Tamworth Correctional Centre
- Interactive map of Tamworth Correctional Centre
- Location: Tamworth, New South Wales; 31°05′32″S 150°55′50″E﻿ / ﻿31.09222°S 150.93056°E;
- Status: Operational
- Security class: Medium (males only)
- Population: 89, July 2011.
- Opened: 1991
- Former name: Tamworth Institution for Boys
- Managed by: Corrective Services NSW

= Tamworth Correctional Centre =

Prison in New South Wales, Australia

Tamworth Correctional Centre, an Australian medium security prison for males, is located in Tamworth, New South Wales, 397 km north of Sydney. The facility is operated by Corrective Services NSW, an agency of the Department of Communities and Justice, of the Government of New South Wales. The Centre detains sentenced and remand prisoners under New South Wales and/or Commonwealth legislation and serves as a reception prison for north–western New South Wales. A periodic detention centre for males was opened in March 1997.

==History==
The first records of correctional facilities being established in Tamworth was on 17 December 1864 when the Police Magistrate at Tamworth was appointed as the Visiting Justice at the Tamworth Gaol. In 1868, a gaoler and sheriff were appointed.

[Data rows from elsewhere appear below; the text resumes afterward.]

File: config.mk
export PLATFORM = sky130hd
export DESIGN_NAME = fifo_rd_ctrl
export DESIGN_NICKNAME = d
export VERILOG_FILES = /design/src/rtl/fifo_rd_pkg.sv /design/src/rtl/fifo_rd_skid.sv /design/src/rtl/fifo_rd_ctrl.sv
export SDC_FILE = /design/constraint.sdc
export NUM_CORES = 1
export LEC_CHECK = 0
export ABC_AREA = 1
export ABC_CLOCK_PERIOD_IN_PS = 4270
export CAP_MARGIN = 30
export CORE_AREA = 5 5 62 64
export CTS_CLUSTER_DIAMETER = 50
export DETAILED_ROUTE_END_ITERATION = 12
export DIE_AREA = 0 0 67 69
export GPL_TIMING_DRIVEN = 0
export HOLD_SLACK_MARGIN = 0.05
export PLACE_DENSITY = 0.8
export SLEW_MARGIN = 20
export SYNTH_ARGS = -nofsm -noshare
export SYNTH_HDL_FRONTEND = slang
export SYNTH_SLANG_ARGS = --single-unit
File: constraint.sdc
create_clock -name clk_i -period 4.27 [get_ports clk_i]
set_input_delay 1.281 -clock clk_i [delete_from_list [all_inputs] [get_ports clk_i]]
set_output_delay 1.281 -clock clk_i [all_outputs]
set_load 0.01 [all_outputs]
File: src/rtl/fifo_rd_pkg.sv
// fifo_rd_pkg: shared state encoding and sizing for the FIFO read controller
package fifo_rd_pkg;
    typedef enum logic [1:0] {IDLE, ACTIVE, FLUSH} state_t;
    localparam int BUF_DEPTH = 3;
    localparam int OCC_W = 2;
    localparam int CNT_W = 16;
endpackage

File: src/rtl/fifo_rd_skid.sv
// fifo_rd_skid: 3-entry in-order buffer, head always at entry 0
module fifo_rd_skid import fifo_rd_pkg::*; #(
    parameter int WIDTH = 8
) (
    input  logic             clk_i,
    input  logic             push,
    input  logic             pop,
    input  logic             clear,
    input  logic [WIDTH-1:0] data,
    output logic [WIDTH-1:0] head,
    output logic [OCC_W-1:0] occ
);
    logic [BUF_DEPTH-1:0][WIDTH-1:0] mem, mem_nxt;
    logic [OCC_W-1:0] wr_idx;
    assign wr_idx = occ - OCC_W'(pop);
    assign head = mem[0];
    // shift toward the head on pop, then place the pushed word behind the survivors
    always_comb begin
        mem_nxt = pop ? mem >> WIDTH : mem;
        if (push) mem_nxt[wr_idx] = data;
    end
    // clear empties the buffer and zeroes the head so stale data never shows
    always_ff @(posedge clk_i) begin
        if (clear) begin
            mem <= '0;
            occ <= '0;
        end else begin
            mem <= mem_nxt;
            occ <= occ + OCC_W'(push) - OCC_W'(pop);
        end
    end
endmodule

File: src/rtl/fifo_rd_ctrl.sv
// fifo_rd_ctrl: turns a synchronous FIFO into a valid/ready stream; FIFO_RD_CNT_EN adds a transfer counter
module fifo_rd_ctrl import fifo_rd_pkg::*; #(
    parameter int WIDTH = 8
) (
    input  logic             clk_i,
    input  logic             rst_i,
    input  logic             fifo_empty_i,
    input  logic [WIDTH-1:0] fifo_rdata_i,
    output logic             fifo_rd_en_o,
    output logic [WIDTH-1:0] m_data_o,
    output logic             m_valid_o,
    input  logic             m_ready_i,
    input  logic             flush_i,
    output logic             drop_o
`ifdef FIFO_RD_CNT_EN
    ,
    output logic [CNT_W-1:0] count_o
`endif
);
    state_t state, state_nxt;
    logic infl, push, pop;
    logic [OCC_W-1:0] occ;
    logic [OCC_W:0] pend, pend_nxt;
    assign pend = {1'b0, occ} + (OCC_W+1)'(infl);
    assign pend_nxt = {1'b0, occ} + (OCC_W+1)'(push) - (OCC_W+1)'(pop) + (OCC_W+1)'(fifo_rd_en_o);
    assign fifo_rd_en_o = rst_i && state != FLUSH && !fifo_empty_i && pend < (OCC_W+1)'(BUF_DEPTH);
    assign m_valid_o = rst_i && state != FLUSH && occ != '0;
    assign push = infl && state != FLUSH && !flush_i;
    assign pop = m_valid_o && m_ready_i && !flush_i;
    fifo_rd_skid #(.WIDTH(WIDTH)) u_skid (
        .clk_i(clk_i),
        .push (push),
        .pop  (pop),
        .clear(!rst_i || flush_i),
        .data (fifo_rdata_i),
        .head (m_data_o),
        .occ  (occ)
    );
    // flush wins; FLUSH waits out the in-flight word; otherwise track whether anything is pending
    always_comb begin
        state_nxt = state;
        if (flush_i) state_nxt = FLUSH;
        else if (state == FLUSH) state_nxt = infl ? FLUSH : IDLE;
        else state_nxt = pend_nxt != '0 ? ACTIVE : IDLE;
    end
    // state, in-flight flag and drop pulse
    always_ff @(posedge clk_i) begin
        if (!rst_i) begin
            state <= IDLE;
            infl <= 1'b0;
            drop_o <= 1'b0;
        end else begin
            state <= state_nxt;
            infl <= fifo_rd_en_o;
            drop_o <= flush_i && pend != '0;
        end
    end
`ifdef FIFO_RD_CNT_EN
    // transfer counter, wraps naturally and ignores flush
    always_ff @(posedge clk_i) begin
        if (!rst_i) count_o <= '0;
        else if (pop) count_o <= count_o + 1'b1;
    end
`endif
endmodule

* After elaboration in Yosys (flattened, before gate mapping)
Cells that the tools add are included.
** Cells by class
- Add/sub/neg operators :: 7
- $lt $le $gt $ge :: 3
- Equality and inequality tests :: 2
- Mux-type cells :: 9
- Bitwise logic cells :: 1
- Reductions and logical operators :: 18
** Operators by type and width (number)
- 2-to-1 mux 24 bit :: 2
- bitwise mux 24 bit :: 1
- demux 8 bit (select 2 bit) :: 1
- logical AND 1 bit :: 10
- 2-to-1 mux 8 bit :: 1
- adder 2 x 1 -> 3 bit :: 2
- 2-to-1 mux 2 bit :: 3
- nonzero test 3 bit :: 2
- subtractor 2 x 1 -> 2 bit :: 2
- adder 3 x 1 -> 3 bit :: 1
- logical NOT 1 bit :: 3
- less-than comparator 2 x 3 -> 1 bit (second input constant) :: 1
- less-than comparator 3 x 2 -> 1 bit (second input constant) :: 1
- subtractor 3 x 1 -> 3 bit :: 1
- adder 2 x 1 -> 2 bit :: 1
- equality test 2 bit (second input constant) :: 1
- >= comparator 2 x 1 -> 1 bit (second input constant) :: 1
- inequality test 2 bit (second input constant) :: 1
- nonzero test 2 bit :: 1
- OR reduction 2 bit :: 1
- logical OR 1 bit :: 1
- 2-to-1 mux 1 bit :: 1
- inverter 1 bit :: 1
** Storage, ports and cells
- Register bits :: 30
- Input bits :: 13
- Word-level logic and storage cells :: 48

* Depth between registers and ports, before layout
Gate-level depths: netlist (run 1).
- Depth in word-level cells :: 12
- Mapped depth :: 14
- Depth with buffers taken out :: 13

* Modules after synthesis
Synthesis (run 1) repeated with hierarchy kept, for this count alone.
** Unflattened totals
- Cells, all modules :: 238
- Area, all modules :: 1629.1 sq um
** By module, submodules not included
- fifo_rd_skid :: times used 1, cells each 194, area each 1328.8 sq um, sequential area each 520.5 sq um
- fifo_rd_ctrl :: times used 1, cells each 44, area each 300.3 sq um, sequential area each 80.1 sq um

* Least setup slack after synthesis (run 1)
OpenSTA, ideal clock, no wires.
- Kind :: input to register
- Start point :: input port rst_i
- End point :: register state[0]
- Setup time :: 0.111 ns
- Arrival :: 3.187 ns
- Data required time :: 4.159 ns
- Setup slack :: 0.973 ns
- Stages on the path :: 13
- Path buffers :: 2
- Path through :: inv_2 a21oi_4 buf_6 buf_4 and3_1 inv_1 fa_1 inv_1 fa_1 a21oi_1 o211ai_1 nand3_1 inv_1
** On the way
- Elaborated cells on any way between the ends :: 13
- Those cells by class :: 2 x add/sub; 2 x mux; 1 x bitwise; 8 x reduce/logical
** RTL lines
- start, declared :: RTL line fifo_rd_ctrl.sv:6 : input logic rst_i,
- logical AND 1 bit (3 in a row) :: RTL line fifo_rd_ctrl.sv:26 : assign fifo_rd_en_o = rst_i && state != FLUSH && !fifo_empty_i && pend < (OCC_W+1)'(BUF_DEPTH);
- named net fifo_rd_en_o :: RTL line fifo_rd_ctrl.sv:9 : output logic fifo_rd_en_o,
- adder 3 x 1 -> 3 bit :: RTL line fifo_rd_ctrl.sv:25 : assign pend_nxt = {1'b0, occ} + (OCC_W+1)'(push) - (OCC_W+1)'(pop) + (OCC_W+1)'(fifo_rd_en_o);
- nonzero test 3 bit :: RTL line fifo_rd_ctrl.sv:44 : else state_nxt = pend_nxt != '0 ? ACTIVE : IDLE;
- 2-to-1 mux 1 bit :: RTL line fifo_rd_ctrl.sv:44
- 2-to-1 mux 2 bit :: RTL line fifo_rd_ctrl.sv:43 : else if (state == FLUSH) state_nxt = infl ? FLUSH : IDLE;
- end signal, assigned :: RTL line fifo_rd_ctrl.sv:53 : state <= state_nxt;
- end, declared :: RTL line fifo_rd_ctrl.sv:20 : state_t state, state_nxt;
The timed path passes the listed nets, and every way through them passes these cells.
A chain may end at the register's enable or synchronous reset.

* Worst setup path in the final report (run 1)
- Start point :: input port rst_i
- End point :: output port fifo_rd_en_o
** On the way
- Word-level cells in the longest chain between the ends :: 3
** Ends and longest elaborated chain (RTL line)
- logical AND 1 bit (3 in a row) :: fifo_rd_ctrl.sv:26
- end, declared :: fifo_rd_ctrl.sv:9
Every way passes these cells.

==> results of run 1 <==
-- final timing paths --
| path | startpoint | to | cells past startpoint |
|---|---|---|---|
| max | rst_i | fifo_rd_en_o | 7 |
| min | u_skid.mem[22] | u_skid.mem[22] | 2 |
| max reg2reg | u_skid.occ[1] | state[0] | 13 |
| min reg2reg | u_skid.mem[22] | u_skid.mem[22] | 2 |
-- logic make-up (layout without fill, tap and decap cells) --
logic type,Yosys count,after routing,share of synthesized area
flip-flops,30,30,0.342
AO/OA/AOI/OAI,38,38,0.118
adder cells (fa/ha/maj),7,7,0.0584
buffers and inverters,60,93,0.168
AND/OR/NAND/NOR,97,97,0.314
-- registers in the layout, summed over array words and instances, names as in the netlist --
signal,cells
u_skid.mem,16
state,2
u_skid.head,8
drop_o,1
u_skid.occ,2
infl,1
-- power by group --
| group | leakage, nW | internal, mW | switching, mW |
|---|---|---|---|
| registers | 0.242 | 0.283 | 0.00187 |
| logic | 0.872 | 0.0317 | 0.0393 |
| clock network | 0.0353 | 0.0797 | 0.103 |
| total | 1.15 | 0.394 | 0.145 |
-- per-layer routing --
layer	vias up	GRT usage
met5	-	0
met4	0	0.0743
met3	7	0.0633
met2	47	0.269
met1	709	0.256
li1	814	-
-- critical path: stages --
cell	delay (ps)
sky130_fd_sc_hd__clkdlybuf4s50_1	500
sky130_fd_sc_hd__inv_2	70
sky130_fd_sc_hd__a21oi_4	160
sky130_fd_sc_hd__buf_6	140
sky130_fd_sc_hd__buf_4	160
sky130_fd_sc_hd__and3_1	180
sky130_fd_sc_hd__dlygate4sd2_1	270
-- layout by cell type, fill, tap and decap left out, drive strengths merged --
master	synthesis	final
a21oi	27	27
and3	2	2
buf	17	19
clkbuf	0	7
clkdlybuf4s50	0	21
clkinv	0	1
dfxtp	30	30
dlygate4sd2	0	1
dlymetal6s2s	0	1
fa	2	2
ha	5	5
inv	43	43
nand2	50	50
nand3	19	19
nand4	17	17
nor2	8	8
nor3	1	1
o211ai	1	1
o21ai	9	9
o31ai	1	1
-- repair_timing --
item                                    in CTS  in global routing
setup buffers                                0                  2
resized for setup                            1                  1
endpoints found under the setup margin       1                  1
endpoints found under the hold margin        0                  0
hold buffers                                 0                  0
-- layout make-up --
cell class / count / area [um2]
fill: 293 / 1110
multi-input combinational: 142 / 860
sequential: 30 / 601
timing repair buffer: 25 / 246
inverter: 43 / 164
buffer: 17 / 131
tap: 46 / 57.6
clock buffer: 7 / 55.1
clock inverter: 1 / 5.00
-- through the flow --
stage | utilization | setup TNS [ps]
after floorplan | - | 0
after global placement | 0.632 | -67.5
final | 0.656 | 0
after CTS | 0.650 | 0
after detailed placement | 0.632 | -73.1
after global routing | 0.656 | 0
==> impl_summary.txt, run 1 <==
----------------------------------------------------
[Clocking]
  Clock network latency to the later pin of the worst-skew pair ... 340 ps
  H-tree Lvls ... 2
  CTS sink cnt ... 30
  Maximum clock insertion buffer count ... 2
  TritonCTS buffer count ... 5
  Clock slew seen by the registers of the worst setup and hold paths ... 100 ps
  CTS tree ... built
  Buffer cell driving the clock tree root ... sky130_fd_sc_hd__clkbuf_4

[Drt]
  Metal1 wirelength ... 1820 um
  Detailed-router iteration count before antenna repair ... 4
  DRT iter0 DRCs ... 102
  Routed len/inst ... 12.5 um
  Total via count in the routed design ... 1577
  Uppermost signal routing layer after detailed routing ... met4
  Routed length on met3 ... 297 um
  Final routed DRC violation total ... 0
  Via count normalized by instance count ... 5.07
  Number of routed nets with antenna violations ... 0
  Met2 WL ... 1720 um
  Total Wirelength ... 3890 um

[Worst setup path]
  Setup slack on the worst flop-to-flop path ... 1620 ps
  Critical setup path kind ... in -> out
  Req. time, crit path ... 2990 ps
  Worst Setup Start Kind ... primary input
  Largest driver fanout on the critical path ... 10
  Arrival time worst endpoint ... 2760 ps
  Element type at the critical path end ... output pin

[Placed design]
  Total placed cells including tap cells ... 301
  Detailed placer's ending HPWL ... 2590 um
  Input/output buffers ... 23
  Post-placement worst setup slack ... -73.1 ps
  Global placement routability congestion ... 0.824
  Post-place instance area ... 2040 um2

[Floorplanning]
  Die footprint ... 4620 um2
  Height of the die ... 69 um
  Starting density of the core ... 0.543
  Core Rows ... 21
  Die Span X ... 67 um
  Placeable core region ... 3230 um2
  IO Count ... 24

[Synthesis]
  Yosys top cell area share ... 0.342
  Most frequent cells after synthesis ... sky130_fd_sc_hd__nand2_1, sky130_fd_sc_hd__inv_1, sky130_fd_sc_hd__dfxtp_1
  Biggest area consumer among synthesized cells ... sky130_fd_sc_hd__dfxtp_1
  Average cell area after synthesis ... 7.57 um2
  Sequential area share after synthesis ... 0.342
  Post-synth design cell area ... 1760 um2
  Area contributors post-synth ... sky130_fd_sc_hd__dfxtp_1, sky130_fd_sc_hd__nand2_1, sky130_fd_sc_hd__inv_1, sky130_fd_sc_hd__a21oi_1, sky130_fd_sc_hd__nand4_1
  Most common flop cell mapped by yosys ... sky130_fd_sc_hd__dfxtp_1
  Number of flops mapped to enable cells by yosys ... 0
  Number of warnings reported in the yosys synthesis log ... 0
  Count leader, synth ... sky130_fd_sc_hd__nand2_1
  Yosys reg bits ... 30
  Number of instances in the synthesized netlist ... 232
  Nets in the synthesized netlist ... 252
  Count of distinct cell types in the synthesized netlist ... 29
  Share of async-settable or async-resettable flops after synthesis ... 0

[STA]
  Share of the clock period used by the worst path after layout ... 0.945
  Worst path setup slack after routing ... 233 ps
  Post-Route Skew ... 9.59 ps
  Post-layout minimum cycle time ... 4040 ps
  Final hold violation count ... 0
  Relative max-transition margin ... 0.815
  Maximum clock rate ... 248 MHz
  Final setup violation count ... 0
  Unrepaired setup endpoints after global routing ... false
  Hold Worst Slack ... 468 ps
  Pins Over Slew Limit ... 0
  Slew at the pin closest to its max-slew limit ... 276 ps

[Layout]
  Design area ... 2120 um2
  Fraction of final layout cells with drive strength greater than 1 ... 0.185
  Final nets ... 284
  Final Instance Count excl. Fillers ... 311
  Number of antenna repair diodes ... 0
  Area Overhead vs Synth ... 20.7%

[Job]
  Max-cap violation count ... 0

[Outcome]
  Result of the run ... complete, no violations

[Global route]
  Initial antenna violation count ... 0
  Number of global-route vias before repair ... 1482
  Overall fraction of global-route tracks in use ... 0.188
  Maximum number of pins on one net before global-route repair ... 11
  Remaining global-route overflow ... 0
  First-pass GRT wire length ... 6800 um

[Pwr]
  Leakage power total ... 1.15 nW
  Power, Total ... 0.539 mW
  Pwr Density ... 254 nW/um2
  Peak ir drop on the vdd network ... 0.189 mV

[Hold path]
  Class of the worst hold path ... reg -> reg

----------------------------------------------------
(Power assumes the default switching activity.)
==> run 2: changes to the inputs <==
CORE_AREA = 5 5 66 68   (was 5 5 62 64)
DIE_AREA = 0 0 71 73   (was 0 0 67 69)
PLACE_DENSITY = 0.71   (was 0.8)
==> impl_summary.txt, run 2 (synthesis gave the netlist of run 1 again) <==
----------------------------------------------------
[Outcome]
  Result of the run ... complete, no violations

[Drt]
  Total Wirelength ... 4210 um
  Routed len/inst ... 13.5 um
  Via count normalized by instance count ... 4.99
  Total via count in the routed design ... 1556
  Number of routed nets with antenna violations ... 0
  Detailed-router iteration count before antenna repair ... 4
  Final routed DRC violation total ... 0
  DRT iter0 DRCs ... 187

[Floorplanning]
  Placeable core region ... 3800 um2
  Core Rows ... 23
  Die Span X ... 71 um
  Die footprint ... 5180 um2
  Starting density of the core ... 0.462
  IO Count ... 24
  Height of the die ... 73 um

[Layout]
  Largest register FFs ... 16
  Final Instance Count excl. Fillers ... 312
  Highest-count cells in the layout ignoring fill and taps ... sky130_fd_sc_hd__nand2_1, sky130_fd_sc_hd__inv_1, sky130_fd_sc_hd__dfxtp_1
  Register with the highest flop count ... u_skid.mem
  Sequential cell area ... 601 um2
  Fraction of final layout cells with drive strength greater than 1 ... 0.179
  Area Overhead vs Synth ... 21.6%
  Footprint of the multi-input gates ... 860 um2
  Final nets ... 281
  Number of antenna repair diodes ... 0
  Fillers ... 369
  Leading cell type in the layout, fill and taps excluded ... sky130_fd_sc_hd__nand2_1

[Hold path]
  Class of the worst hold path ... reg -> reg

[Worst setup path]
  Beginning of the worst register-to-register path ... u_skid.occ[1]
  Req. time, crit path ... 2990 ps
  Largest driver fanout on the critical path ... 19
  Reg-to-Reg End ... state[0]
  Critical setup path kind ... in -> out
  CP peak stage delay ... 520 ps
  Combined buffer and inverter count along the critical path ... 5
  Worst setup path start ... rst_i
  Worst Setup Start Kind ... primary input
  Critical path destination ... m_valid_o
  Arrival time worst endpoint ... 2860 ps
  Setup slack on the worst flop-to-flop path ... 1570 ps
  Element type at the critical path end ... output pin
  Worst Reg2Reg Path Length in Cells ... 13
  Most used cell along the critical path ... sky130_fd_sc_hd__clkdlybuf4s50_1
  Crit path max-delay family ... buffers and inverters
  Logic depth of the worst path, buffers included ... 7
  Cell-by-cell listing of the critical path ... clkdlybuf4s50_1, inv_2, a21oi_4, buf_6, nand2_1, inv_1, clkdlybuf4s50_1
  Worst-path cell with the longest stage delay ... sky130_fd_sc_hd__clkdlybuf4s50_1

[STA]
  Maximum clock rate ... 242 MHz
  Slew at the pin closest to its max-slew limit ... 280 ps
  Final setup violation count ... 0
  Post-Route Skew ... 5.79 ps
  Relative max-transition margin ... 0.813
  Share of the clock period used by the worst path after layout ... 0.969
  Pins Over Slew Limit ... 0
  Unrepaired setup endpoints after global routing ... false
  Final hold violation count ... 0
  Post-layout minimum cycle time ... 4140 ps

[Global route]
  Initial antenna violation count ... 0
  Remaining global-route overflow ... 0
  First-pass GRT wire length ... 6830 um
  Overall fraction of global-route tracks in use ... 0.172
  Number of global-route vias before repair ... 1425
  Maximum number of pins on one net before global-route repair ... 20

[Pwr]
  Peak ir drop on the vdd network ... 0.171 mV
  Leakage power total ... 1.13 nW
  Pwr Density ... 279 nW/um2
  Power, Total ... 0.596 mW

[Job]
  Max-cap violation count ... 0

[Clocking]
  Hold-fix buffers at CTS ... 0
  TritonCTS buffer count ... 5
  Clock network latency to the later pin of the worst-skew pair ... 290 ps
  Buffer cell driving the clock tree root ... sky130_fd_sc_hd__clkbuf_8
  Clock slew seen by the registers of the worst setup and hold paths ... 70 ps
  CTS tree ... built
  H-tree Lvls ... 2
  CTS sink cnt ... 30
  Maximum clock insertion buffer count ... 2

[Placed design]
  Input/output buffers ... 23
  Global placement routability congestion ... 0.800
  Detailed placer's ending HPWL ... 2990 um
  Total placed cells including tap cells ... 305

----------------------------------------------------
==> run 2: changes by cell type in the layout (fill, tap and decap cells not counted), sizes merged <==
cell and change:
clkbuf -1, clkdlybuf4s50 +1, dlymetal6s2s -1, buf -3, clkinvlp +1
==> run 2: power breakdown <==
group | internal, mW | total [mW] | switching (mW)
sequential | 0.283 | 0.285 | 0.00196
clock | 0.129 | 0.243 | 0.114
combinational | 0.0293 | 0.0683 | 0.0389
==> run 2: worst reg2reg max path, delay by kind of cell (launching register included) <==
family | cells | cell delay, ps
AND/OR/NAND/NOR | 3 | 380
buffers and inverters | 5 | 500
adder cells (fa/ha/maj) | 3 | 1010
flip-flops | 1 | 470
AO/OA/AOI/OAI | 2 | 230
==> run 2: worst min-delay path by stage <==
stage	depth (start not counted)	slack, ps	from	endpoint
3_3_place_gp	2	450	u_skid.mem[22]	u_skid.mem[22]
2_1_floorplan	2	440	u_skid.mem[22]	u_skid.mem[22]
6_report	2	470	u_skid.mem[22]	u_skid.mem[22]
4_1_cts	2	460	u_skid.mem[16]	u_skid.mem[16]
5_1_grt	2	480	u_skid.mem[16]	u_skid.mem[16]
3_5_place_dp	2	450	u_skid.mem[16]	u_skid.mem[16]
==> run 2: area by class of cell <==
type                    instances  share of cell area
multi-input cells             142               0.403
flip-flops and latches         30               0.281
repair buffers                 23               0.107
inverters                      43              0.0768
plain buffers                  16              0.0580
clock buffers                   6              0.0387
well taps                      50              0.0293
clock inverters                 2             0.00586
==> run 2: timing repair <==
item,CTS,global route
setup buffers,0,0
resized for setup,1,0
endpoints found under the setup margin,2,0
==> run 2: routing by layer <==
layer / wire length (um) / up-vias / GRT usage
met1: 1930 / 706 / 0.221
met4: 59 / 0 / 0.0793
met5: 0 / - / 0
met2: 1980 / 42 / 0.260
li1: - / 804 / -
met3: 244 / 4 / 0.0592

At the start of 1920 there were 11 prisoners detained. During the year, 201 prisoners were received, with 183 discharged, leaving 29 in prison on 31 December 1920. Almost 20 per cent of the prisoners were aged under 21 years. The Tamworth Gaol closed on 25 March 1943.

Prior to its opening as an adult male correctional centre in 1991, the facility was variously known as the Tamworth Institution for Boys, and the Tamworth Boys’ Home. Endeavour House was a male juvenile justice centre, that pre–dated the establishment of the Kariong Youth Correctional Centre, which opened in September 1991.